I need the lines below from the one with "CTS | 1.72 | 1.19 | 1.01" down to the one with "assign is_empty = (cnt == '0);" reproduced exactly, both ends included, and nothing else.

[Data for this exercise]

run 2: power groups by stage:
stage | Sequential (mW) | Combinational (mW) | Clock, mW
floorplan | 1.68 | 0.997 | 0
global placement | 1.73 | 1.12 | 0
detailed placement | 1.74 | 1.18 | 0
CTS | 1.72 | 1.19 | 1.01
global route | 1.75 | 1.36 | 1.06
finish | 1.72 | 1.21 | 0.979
### src/rtl/uart_tx_fifo.sv
// Show-ahead transmit FIFO feeding the UART TX FSM with level/overflow status.
// Define UART_TX_FIFO_LEVEL_IRQ_EN to build the registered low-level interrupt.
module uart_tx_fifo #(
    parameter int DATA_W = 8,
    parameter int DEPTH  = 16,
    parameter int CNT_W  = $clog2(DEPTH + 1)
`ifdef UART_TX_FIFO_LEVEL_IRQ_EN
    ,
    parameter int IRQ_THRESH = DEPTH / 4
`endif
) (
    input logic           clk,
    input logic           rst,
    uart_tx_fifo_if.slave bus
);
    localparam int PTR_W = $clog2(DEPTH);

    logic [DATA_W-1:0] mem [DEPTH];
    logic [PTR_W-1:0]  wr_ptr;
    logic [PTR_W-1:0]  rd_ptr;
    logic [CNT_W-1:0]  cnt;
    logic              ovf;
    logic              is_full;
    logic              is_empty;
    logic              pop;
    logic              push;
    logic              drop;

    assign is_full  = (cnt == CNT_W'(DEPTH));
    assign is_empty = (cnt == '0);

    // flush wins over both sides, and a discarded write is not an overflow
    assign pop  = ~is_empty & bus.tx_data_ready & ~bus.flush;
    assign push = bus.wr_en & (~is_full | pop) & ~bus.flush;
    assign drop = bus.wr_en & is_full & ~pop & ~bus.flush;

    always_ff @(posedge clk or posedge rst) begin
        if (rst) begin
            wr_ptr <= '0;
            rd_ptr <= '0;
            cnt    <= '0;
        end else if (bus.flush) begin
            wr_ptr <= '0;
            rd_ptr <= '0;
            cnt    <= '0;
        end else begin
            if (push)
                wr_ptr <= wr_ptr + PTR_W'(1);
            if (pop)
                rd_ptr <= rd_ptr + PTR_W'(1);
            if (push & ~pop)
                cnt <= cnt + CNT_W'(1);
            else if (pop & ~push)
                cnt <= cnt - CNT_W'(1);
        end
    end

    always_ff @(posedge clk) begin
        if (push)
            mem[wr_ptr] <= bus.wr_data;
    end

    always_ff @(posedge clk or posedge rst) begin
        if (rst)
            ovf <= 1'b0;
        else if (drop)
            ovf <= 1'b1;
        else if (bus.ovf_clr)
            ovf <= 1'b0;
    end

    assign bus.send     = ~is_empty;
    assign bus.empty    = is_empty;
    assign bus.full     = is_full;
    assign bus.level    = cnt;
    assign bus.overflow = ovf;
    // gated so the head reads as zero whenever nothing is queued
    assign bus.tx_data  = is_empty ? '0 : mem[rd_ptr];

`ifdef UART_TX_FIFO_LEVEL_IRQ_EN
    logic irq;

    always_ff @(posedge clk or posedge rst) begin
        if (rst)
            irq <= 1'b0;
        else
            irq <= (cnt <= CNT_W'(IRQ_THRESH));
    end

    assign bus.level_irq = irq;
`else
    assign bus.level_irq = 1'b0;
`endif
endmodule

### src/flat_wrapper.sv
// flat-port wrapper written by rule: the top's interface ports become plain ports
module uart_tx_fifo_flat 
#(
    parameter int DATA_W = 8,
    parameter int DEPTH  = 16,
    parameter int CNT_W  = $clog2(DEPTH + 1)

)
  (clk, rst, bus_wr_en, bus_wr_data, bus_flush, bus_ovf_clr, bus_tx_data_ready, bus_send, bus_tx_data, bus_full, bus_empty, bus_level, bus_overflow, bus_level_irq);
  uart_tx_fifo_if #(.DATA_W(DATA_W), .DEPTH(DEPTH), .CNT_W(CNT_W)) bus_i ();
  input logic clk;
  input logic rst;
  input wire logic [$bits(bus_i.wr_en)-1:0] bus_wr_en;
  input wire logic [$bits(bus_i.wr_data)-1:0] bus_wr_data;
  input wire logic [$bits(bus_i.flush)-1:0] bus_flush;
  input wire logic [$bits(bus_i.ovf_clr)-1:0] bus_ovf_clr;
  input wire logic [$bits(bus_i.tx_data_ready)-1:0] bus_tx_data_ready;
  output wire logic [$bits(bus_i.send)-1:0] bus_send;
  output wire logic [$bits(bus_i.tx_data)-1:0] bus_tx_data;
  output wire logic [$bits(bus_i.full)-1:0] bus_full;
  output wire logic [$bits(bus_i.empty)-1:0] bus_empty;
  output wire logic [$bits(bus_i.level)-1:0] bus_level;
  output wire logic [$bits(bus_i.overflow)-1:0] bus_overflow;
  output wire logic [$bits(bus_i.level_irq)-1:0] bus_level_irq;
  assign bus_i.wr_en = bus_wr_en;
  assign bus_i.wr_data = bus_wr_data;
  assign bus_i.flush = bus_flush;
  assign bus_i.ovf_clr = bus_ovf_clr;
  assign bus_i.tx_data_ready = bus_tx_data_ready;
  assign bus_send = bus_i.send;
  assign bus_tx_data = bus_i.tx_data;
  assign bus_full = bus_i.full;
  assign bus_empty = bus_i.empty;
  assign bus_level = bus_i.level;
  assign bus_overflow = bus_i.overflow;
  assign bus_level_irq = bus_i.level_irq;
  uart_tx_fifo #(.DATA_W(DATA_W), .DEPTH(DEPTH), .CNT_W(CNT_W)) u_core (.clk(clk), .rst(rst), .bus(bus_i));
endmodule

[/Data for this exercise]

### Answer to the problem
CTS | 1.72 | 1.19 | 1.01
global route | 1.75 | 1.36 | 1.06
finish | 1.72 | 1.21 | 0.979
### src/rtl/uart_tx_fifo.sv
// Show-ahead transmit FIFO feeding the UART TX FSM with level/overflow status.
// Define UART_TX_FIFO_LEVEL_IRQ_EN to build the registered low-level interrupt.
module uart_tx_fifo #(
    parameter int DATA_W = 8,
    parameter int DEPTH  = 16,
    parameter int CNT_W  = $clog2(DEPTH + 1)
`ifdef UART_TX_FIFO_LEVEL_IRQ_EN
    ,
    parameter int IRQ_THRESH = DEPTH / 4
`endif
) (
    input logic           clk,
    input logic           rst,
    uart_tx_fifo_if.slave bus
);
    localparam int PTR_W = $clog2(DEPTH);

    logic [DATA_W-1:0] mem [DEPTH];
    logic [PTR_W-1:0]  wr_ptr;
    logic [PTR_W-1:0]  rd_ptr;
    logic [CNT_W-1:0]  cnt;
    logic              ovf;
    logic              is_full;
    logic              is_empty;
    logic              pop;
    logic              push;
    logic              drop;

    assign is_full  = (cnt == CNT_W'(DEPTH));
    assign is_empty = (cnt == '0);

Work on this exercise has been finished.